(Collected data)

_ _ _ _ _ _ _

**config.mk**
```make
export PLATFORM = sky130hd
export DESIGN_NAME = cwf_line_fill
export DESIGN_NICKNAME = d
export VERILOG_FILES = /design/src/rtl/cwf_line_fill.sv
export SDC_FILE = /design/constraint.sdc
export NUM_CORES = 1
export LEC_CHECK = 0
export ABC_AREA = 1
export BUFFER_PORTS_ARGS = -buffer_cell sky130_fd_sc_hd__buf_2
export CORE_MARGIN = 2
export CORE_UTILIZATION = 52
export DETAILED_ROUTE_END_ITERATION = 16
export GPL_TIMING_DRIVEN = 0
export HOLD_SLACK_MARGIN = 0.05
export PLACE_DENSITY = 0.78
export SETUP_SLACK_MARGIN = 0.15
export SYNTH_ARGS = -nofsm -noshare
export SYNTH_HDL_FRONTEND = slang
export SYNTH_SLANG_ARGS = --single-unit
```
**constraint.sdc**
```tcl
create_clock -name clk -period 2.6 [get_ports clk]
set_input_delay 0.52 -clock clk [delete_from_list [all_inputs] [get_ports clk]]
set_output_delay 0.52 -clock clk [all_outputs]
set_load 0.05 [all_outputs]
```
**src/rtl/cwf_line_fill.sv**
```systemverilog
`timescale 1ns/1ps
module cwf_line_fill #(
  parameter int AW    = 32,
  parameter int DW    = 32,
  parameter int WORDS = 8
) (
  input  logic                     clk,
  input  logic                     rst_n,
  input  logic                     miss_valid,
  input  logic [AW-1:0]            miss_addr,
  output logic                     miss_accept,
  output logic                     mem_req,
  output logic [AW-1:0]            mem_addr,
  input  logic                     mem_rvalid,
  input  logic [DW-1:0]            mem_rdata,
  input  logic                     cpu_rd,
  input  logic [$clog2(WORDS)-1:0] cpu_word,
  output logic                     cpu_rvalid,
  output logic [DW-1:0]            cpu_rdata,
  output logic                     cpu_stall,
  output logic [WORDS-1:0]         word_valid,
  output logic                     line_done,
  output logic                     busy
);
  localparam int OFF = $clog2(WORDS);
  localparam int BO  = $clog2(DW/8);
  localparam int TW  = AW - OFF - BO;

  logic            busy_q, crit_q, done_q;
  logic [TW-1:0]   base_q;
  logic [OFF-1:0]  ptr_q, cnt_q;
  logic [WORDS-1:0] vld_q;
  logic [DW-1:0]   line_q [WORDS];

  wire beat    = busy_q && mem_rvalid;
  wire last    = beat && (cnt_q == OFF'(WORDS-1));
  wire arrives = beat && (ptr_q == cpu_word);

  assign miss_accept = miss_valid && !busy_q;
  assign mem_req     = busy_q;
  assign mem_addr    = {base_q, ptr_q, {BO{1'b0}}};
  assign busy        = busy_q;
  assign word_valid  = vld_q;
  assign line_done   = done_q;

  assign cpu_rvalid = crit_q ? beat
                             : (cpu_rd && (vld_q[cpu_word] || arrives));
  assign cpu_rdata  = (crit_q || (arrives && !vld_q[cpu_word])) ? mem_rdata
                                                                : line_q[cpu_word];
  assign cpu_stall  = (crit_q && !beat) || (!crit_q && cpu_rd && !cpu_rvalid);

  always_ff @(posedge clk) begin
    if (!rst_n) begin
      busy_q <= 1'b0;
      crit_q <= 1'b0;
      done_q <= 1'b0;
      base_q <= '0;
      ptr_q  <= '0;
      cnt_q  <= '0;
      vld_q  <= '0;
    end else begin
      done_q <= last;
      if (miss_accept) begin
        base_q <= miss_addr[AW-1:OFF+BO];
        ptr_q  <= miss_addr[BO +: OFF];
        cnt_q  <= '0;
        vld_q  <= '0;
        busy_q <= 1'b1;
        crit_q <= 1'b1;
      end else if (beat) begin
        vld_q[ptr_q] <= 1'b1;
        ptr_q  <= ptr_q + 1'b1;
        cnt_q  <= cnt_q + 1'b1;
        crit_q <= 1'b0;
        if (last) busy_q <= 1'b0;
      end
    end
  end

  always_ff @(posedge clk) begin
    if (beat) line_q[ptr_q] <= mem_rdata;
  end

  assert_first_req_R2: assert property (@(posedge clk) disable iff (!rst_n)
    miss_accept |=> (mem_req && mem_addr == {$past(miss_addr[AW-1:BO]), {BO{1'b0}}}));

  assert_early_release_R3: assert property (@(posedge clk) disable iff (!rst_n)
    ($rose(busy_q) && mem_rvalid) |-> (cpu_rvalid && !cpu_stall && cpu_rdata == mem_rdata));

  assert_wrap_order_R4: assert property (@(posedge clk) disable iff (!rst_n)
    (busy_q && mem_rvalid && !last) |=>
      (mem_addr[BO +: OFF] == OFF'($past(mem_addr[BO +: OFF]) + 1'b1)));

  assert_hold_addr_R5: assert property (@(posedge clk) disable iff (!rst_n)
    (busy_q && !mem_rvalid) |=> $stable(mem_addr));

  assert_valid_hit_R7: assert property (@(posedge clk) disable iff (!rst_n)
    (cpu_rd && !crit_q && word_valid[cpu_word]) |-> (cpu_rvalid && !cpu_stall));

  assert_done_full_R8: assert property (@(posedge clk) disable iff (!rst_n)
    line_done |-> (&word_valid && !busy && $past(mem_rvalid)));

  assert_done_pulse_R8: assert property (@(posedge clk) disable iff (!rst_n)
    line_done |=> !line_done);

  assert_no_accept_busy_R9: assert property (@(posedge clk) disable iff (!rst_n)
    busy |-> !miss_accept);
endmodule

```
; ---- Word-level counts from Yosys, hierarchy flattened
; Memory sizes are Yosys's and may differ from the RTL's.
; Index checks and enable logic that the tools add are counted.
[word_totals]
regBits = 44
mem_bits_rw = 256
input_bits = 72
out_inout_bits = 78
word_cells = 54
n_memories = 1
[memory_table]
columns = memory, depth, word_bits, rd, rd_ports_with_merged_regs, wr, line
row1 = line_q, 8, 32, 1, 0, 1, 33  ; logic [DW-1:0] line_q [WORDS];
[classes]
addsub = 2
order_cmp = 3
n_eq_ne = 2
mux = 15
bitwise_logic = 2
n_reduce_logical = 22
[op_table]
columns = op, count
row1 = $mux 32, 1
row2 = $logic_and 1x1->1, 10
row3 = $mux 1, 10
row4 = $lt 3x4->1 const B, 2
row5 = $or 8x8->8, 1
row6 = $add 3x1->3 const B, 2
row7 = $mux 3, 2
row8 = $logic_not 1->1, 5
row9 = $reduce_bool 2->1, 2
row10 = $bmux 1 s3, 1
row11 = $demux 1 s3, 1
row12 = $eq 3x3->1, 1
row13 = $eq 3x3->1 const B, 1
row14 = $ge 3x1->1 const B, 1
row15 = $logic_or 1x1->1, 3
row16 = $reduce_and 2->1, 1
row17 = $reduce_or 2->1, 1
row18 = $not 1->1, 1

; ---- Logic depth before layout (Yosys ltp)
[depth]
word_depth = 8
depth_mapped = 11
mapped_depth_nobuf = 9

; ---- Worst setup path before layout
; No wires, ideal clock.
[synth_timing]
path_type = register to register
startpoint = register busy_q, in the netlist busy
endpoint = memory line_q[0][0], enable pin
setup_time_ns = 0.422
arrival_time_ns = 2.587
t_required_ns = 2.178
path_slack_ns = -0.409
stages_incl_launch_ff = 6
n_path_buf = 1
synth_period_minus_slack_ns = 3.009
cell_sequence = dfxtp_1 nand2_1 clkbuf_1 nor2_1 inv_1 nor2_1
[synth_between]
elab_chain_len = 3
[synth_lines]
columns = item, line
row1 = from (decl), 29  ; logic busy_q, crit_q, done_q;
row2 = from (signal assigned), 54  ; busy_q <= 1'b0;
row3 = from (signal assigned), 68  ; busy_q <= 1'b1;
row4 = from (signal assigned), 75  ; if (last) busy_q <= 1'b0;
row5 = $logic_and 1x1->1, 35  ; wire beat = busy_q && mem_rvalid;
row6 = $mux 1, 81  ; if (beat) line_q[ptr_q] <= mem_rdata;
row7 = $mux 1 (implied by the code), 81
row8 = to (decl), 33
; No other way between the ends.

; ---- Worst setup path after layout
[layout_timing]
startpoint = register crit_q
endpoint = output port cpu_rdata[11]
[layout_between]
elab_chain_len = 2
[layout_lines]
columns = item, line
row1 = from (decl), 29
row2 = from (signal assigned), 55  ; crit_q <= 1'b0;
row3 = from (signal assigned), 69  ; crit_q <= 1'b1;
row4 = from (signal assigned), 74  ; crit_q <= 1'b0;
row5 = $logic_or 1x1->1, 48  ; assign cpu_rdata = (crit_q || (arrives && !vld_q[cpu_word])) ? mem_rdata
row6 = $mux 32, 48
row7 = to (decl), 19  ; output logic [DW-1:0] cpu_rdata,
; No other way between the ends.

_ _ _ _ _ _ _

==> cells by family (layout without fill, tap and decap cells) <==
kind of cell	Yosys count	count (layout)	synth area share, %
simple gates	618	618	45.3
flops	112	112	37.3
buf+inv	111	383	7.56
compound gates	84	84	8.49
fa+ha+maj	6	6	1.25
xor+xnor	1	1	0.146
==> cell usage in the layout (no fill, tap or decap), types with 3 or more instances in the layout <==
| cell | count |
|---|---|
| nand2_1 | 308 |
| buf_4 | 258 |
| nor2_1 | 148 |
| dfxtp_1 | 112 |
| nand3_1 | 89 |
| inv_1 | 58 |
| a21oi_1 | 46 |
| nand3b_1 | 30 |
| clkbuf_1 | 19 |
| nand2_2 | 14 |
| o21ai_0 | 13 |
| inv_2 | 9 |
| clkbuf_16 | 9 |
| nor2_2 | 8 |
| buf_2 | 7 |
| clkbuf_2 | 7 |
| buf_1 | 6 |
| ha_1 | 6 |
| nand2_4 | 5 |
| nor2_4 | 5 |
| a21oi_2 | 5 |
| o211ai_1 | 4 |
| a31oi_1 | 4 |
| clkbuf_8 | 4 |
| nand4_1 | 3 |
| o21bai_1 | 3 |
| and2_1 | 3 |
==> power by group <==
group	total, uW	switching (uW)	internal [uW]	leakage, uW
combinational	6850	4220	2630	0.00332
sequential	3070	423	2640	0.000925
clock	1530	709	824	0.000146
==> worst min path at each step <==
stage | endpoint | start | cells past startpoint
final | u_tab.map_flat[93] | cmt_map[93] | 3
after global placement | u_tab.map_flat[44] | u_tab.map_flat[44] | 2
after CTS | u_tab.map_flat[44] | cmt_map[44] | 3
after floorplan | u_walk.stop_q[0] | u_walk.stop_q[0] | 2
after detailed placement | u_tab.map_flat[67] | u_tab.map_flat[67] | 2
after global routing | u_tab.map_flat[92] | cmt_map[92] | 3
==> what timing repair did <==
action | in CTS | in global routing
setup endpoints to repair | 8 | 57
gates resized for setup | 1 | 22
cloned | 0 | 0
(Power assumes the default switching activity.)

_ _ _ _ _ _ _

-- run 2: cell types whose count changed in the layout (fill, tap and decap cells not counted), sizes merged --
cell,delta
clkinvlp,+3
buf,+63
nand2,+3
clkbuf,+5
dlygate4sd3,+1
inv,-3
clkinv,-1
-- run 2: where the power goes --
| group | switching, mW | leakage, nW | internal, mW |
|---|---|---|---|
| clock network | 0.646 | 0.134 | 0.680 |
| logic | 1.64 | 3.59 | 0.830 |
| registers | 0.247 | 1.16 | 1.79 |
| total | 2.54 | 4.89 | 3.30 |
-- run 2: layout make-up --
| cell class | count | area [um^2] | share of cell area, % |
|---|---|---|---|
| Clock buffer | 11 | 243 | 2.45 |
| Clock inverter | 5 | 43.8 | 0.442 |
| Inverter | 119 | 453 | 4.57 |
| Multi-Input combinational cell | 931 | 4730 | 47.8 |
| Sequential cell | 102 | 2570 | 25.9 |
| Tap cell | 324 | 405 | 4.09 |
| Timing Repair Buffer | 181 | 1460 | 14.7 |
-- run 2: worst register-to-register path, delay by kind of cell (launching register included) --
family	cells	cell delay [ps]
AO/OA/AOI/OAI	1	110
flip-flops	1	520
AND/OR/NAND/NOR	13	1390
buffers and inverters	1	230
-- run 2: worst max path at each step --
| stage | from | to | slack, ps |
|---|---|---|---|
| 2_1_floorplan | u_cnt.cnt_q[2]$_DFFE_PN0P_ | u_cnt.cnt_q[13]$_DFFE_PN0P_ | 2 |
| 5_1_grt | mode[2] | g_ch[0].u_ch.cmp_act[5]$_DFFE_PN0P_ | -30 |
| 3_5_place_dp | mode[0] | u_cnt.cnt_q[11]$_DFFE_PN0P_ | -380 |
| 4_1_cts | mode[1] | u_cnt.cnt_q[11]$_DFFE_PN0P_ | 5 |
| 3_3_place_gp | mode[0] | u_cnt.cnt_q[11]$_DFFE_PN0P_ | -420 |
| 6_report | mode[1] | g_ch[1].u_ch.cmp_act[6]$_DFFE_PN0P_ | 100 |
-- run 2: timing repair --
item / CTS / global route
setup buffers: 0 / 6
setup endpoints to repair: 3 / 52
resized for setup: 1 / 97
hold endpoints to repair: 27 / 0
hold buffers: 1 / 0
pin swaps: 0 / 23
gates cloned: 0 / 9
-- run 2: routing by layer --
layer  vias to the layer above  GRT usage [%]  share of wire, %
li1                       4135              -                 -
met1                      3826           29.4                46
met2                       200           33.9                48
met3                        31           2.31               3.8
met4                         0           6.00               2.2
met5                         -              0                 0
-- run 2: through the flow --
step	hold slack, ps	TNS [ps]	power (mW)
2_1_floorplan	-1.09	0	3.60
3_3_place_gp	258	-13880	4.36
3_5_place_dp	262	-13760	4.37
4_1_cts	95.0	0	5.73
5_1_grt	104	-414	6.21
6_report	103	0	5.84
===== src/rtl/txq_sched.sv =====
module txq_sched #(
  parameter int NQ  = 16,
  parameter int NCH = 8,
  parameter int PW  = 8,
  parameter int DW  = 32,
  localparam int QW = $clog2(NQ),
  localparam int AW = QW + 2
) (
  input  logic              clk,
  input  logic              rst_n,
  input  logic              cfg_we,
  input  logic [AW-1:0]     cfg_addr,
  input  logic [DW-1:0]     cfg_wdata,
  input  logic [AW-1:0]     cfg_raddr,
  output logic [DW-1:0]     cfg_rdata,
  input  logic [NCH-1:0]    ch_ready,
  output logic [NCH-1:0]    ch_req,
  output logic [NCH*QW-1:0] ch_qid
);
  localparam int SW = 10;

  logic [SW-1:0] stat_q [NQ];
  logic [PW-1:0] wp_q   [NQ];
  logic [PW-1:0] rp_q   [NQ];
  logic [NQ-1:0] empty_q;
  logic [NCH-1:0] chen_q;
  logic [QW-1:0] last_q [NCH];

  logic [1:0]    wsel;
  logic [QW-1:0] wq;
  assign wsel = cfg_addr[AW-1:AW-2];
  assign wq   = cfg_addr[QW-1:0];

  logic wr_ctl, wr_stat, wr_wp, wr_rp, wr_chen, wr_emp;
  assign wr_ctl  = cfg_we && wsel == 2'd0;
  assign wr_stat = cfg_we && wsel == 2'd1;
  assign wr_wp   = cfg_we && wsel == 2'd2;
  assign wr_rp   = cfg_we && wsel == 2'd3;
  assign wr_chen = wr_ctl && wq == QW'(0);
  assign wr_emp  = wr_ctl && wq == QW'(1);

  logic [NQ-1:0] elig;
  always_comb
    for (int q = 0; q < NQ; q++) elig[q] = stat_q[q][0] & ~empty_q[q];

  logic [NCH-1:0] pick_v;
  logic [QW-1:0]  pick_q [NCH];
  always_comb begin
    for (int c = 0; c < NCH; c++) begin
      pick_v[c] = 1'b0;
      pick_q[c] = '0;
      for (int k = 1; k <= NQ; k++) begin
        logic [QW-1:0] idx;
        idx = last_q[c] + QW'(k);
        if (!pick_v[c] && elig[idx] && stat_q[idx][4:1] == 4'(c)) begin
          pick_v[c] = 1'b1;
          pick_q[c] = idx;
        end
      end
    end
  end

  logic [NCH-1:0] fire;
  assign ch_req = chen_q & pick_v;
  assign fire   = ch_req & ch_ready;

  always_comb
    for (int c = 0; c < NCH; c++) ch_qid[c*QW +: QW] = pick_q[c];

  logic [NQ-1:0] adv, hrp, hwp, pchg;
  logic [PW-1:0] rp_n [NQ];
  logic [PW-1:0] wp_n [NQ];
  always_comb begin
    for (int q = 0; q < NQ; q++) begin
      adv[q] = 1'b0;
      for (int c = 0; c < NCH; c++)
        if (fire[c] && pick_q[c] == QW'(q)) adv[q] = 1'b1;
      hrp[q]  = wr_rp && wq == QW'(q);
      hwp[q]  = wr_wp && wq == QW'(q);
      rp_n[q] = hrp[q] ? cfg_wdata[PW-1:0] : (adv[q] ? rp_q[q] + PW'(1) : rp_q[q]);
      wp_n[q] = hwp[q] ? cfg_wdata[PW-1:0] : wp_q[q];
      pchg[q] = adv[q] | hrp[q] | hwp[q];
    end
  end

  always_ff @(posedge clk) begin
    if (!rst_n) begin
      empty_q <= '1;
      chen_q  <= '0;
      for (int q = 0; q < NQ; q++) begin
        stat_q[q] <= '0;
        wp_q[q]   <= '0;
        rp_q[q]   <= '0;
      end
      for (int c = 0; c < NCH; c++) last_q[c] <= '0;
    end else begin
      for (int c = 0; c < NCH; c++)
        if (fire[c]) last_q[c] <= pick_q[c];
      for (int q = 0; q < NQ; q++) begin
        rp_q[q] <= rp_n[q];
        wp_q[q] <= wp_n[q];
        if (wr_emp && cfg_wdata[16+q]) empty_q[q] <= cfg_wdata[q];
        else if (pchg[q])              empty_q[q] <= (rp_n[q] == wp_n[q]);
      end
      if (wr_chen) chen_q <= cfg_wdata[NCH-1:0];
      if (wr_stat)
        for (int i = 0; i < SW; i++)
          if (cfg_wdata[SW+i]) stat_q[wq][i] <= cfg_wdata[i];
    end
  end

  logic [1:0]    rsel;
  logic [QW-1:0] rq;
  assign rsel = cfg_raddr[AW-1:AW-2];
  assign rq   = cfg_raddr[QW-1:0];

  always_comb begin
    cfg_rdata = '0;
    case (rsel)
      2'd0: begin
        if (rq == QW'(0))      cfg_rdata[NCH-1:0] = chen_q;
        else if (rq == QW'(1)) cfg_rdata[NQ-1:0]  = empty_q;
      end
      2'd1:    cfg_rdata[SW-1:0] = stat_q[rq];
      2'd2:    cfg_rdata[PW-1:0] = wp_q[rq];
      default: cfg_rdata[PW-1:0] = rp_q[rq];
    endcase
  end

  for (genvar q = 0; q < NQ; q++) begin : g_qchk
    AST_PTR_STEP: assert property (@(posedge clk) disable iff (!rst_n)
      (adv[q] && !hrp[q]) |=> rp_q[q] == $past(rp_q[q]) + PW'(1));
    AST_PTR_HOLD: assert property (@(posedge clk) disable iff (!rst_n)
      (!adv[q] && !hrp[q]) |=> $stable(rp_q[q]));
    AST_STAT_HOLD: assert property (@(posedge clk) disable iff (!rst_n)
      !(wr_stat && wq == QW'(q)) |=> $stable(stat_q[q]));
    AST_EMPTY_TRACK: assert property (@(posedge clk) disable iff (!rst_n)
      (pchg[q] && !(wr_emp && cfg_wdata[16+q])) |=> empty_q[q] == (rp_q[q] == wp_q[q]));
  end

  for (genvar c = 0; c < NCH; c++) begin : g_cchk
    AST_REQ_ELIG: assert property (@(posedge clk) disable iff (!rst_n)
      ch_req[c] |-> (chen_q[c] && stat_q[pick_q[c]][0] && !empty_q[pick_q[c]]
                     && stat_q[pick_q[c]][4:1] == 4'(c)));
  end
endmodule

_ _ _ _ _ _ _

■ WHAT YOU ARE ASKED TO DO ■
Of the entries above, repeat exactly the lines from the line with "nor2_4 | 5 |" through the line with "(Power assumes the", both of them included.

■ WORKED SOLUTION ■
| nor2_4 | 5 |
| a21oi_2 | 5 |
| o211ai_1 | 4 |
| a31oi_1 | 4 |
| clkbuf_8 | 4 |
| nand4_1 | 3 |
| o21bai_1 | 3 |
| and2_1 | 3 |
==> power by group <==
group	total, uW	switching (uW)	internal [uW]	leakage, uW
combinational	6850	4220	2630	0.00332
sequential	3070	423	2640	0.000925
clock	1530	709	824	0.000146
==> worst min path at each step <==
stage | endpoint | start | cells past startpoint
final | u_tab.map_flat[93] | cmt_map[93] | 3
after global placement | u_tab.map_flat[44] | u_tab.map_flat[44] | 2
after CTS | u_tab.map_flat[44] | cmt_map[44] | 3
after floorplan | u_walk.stop_q[0] | u_walk.stop_q[0] | 2
after detailed placement | u_tab.map_flat[67] | u_tab.map_flat[67] | 2
after global routing | u_tab.map_flat[92] | cmt_map[92] | 3
==> what timing repair did <==
action | in CTS | in global routing
setup endpoints to repair | 8 | 57
gates resized for setup | 1 | 22
cloned | 0 | 0
(Power assumes the default switching activity.)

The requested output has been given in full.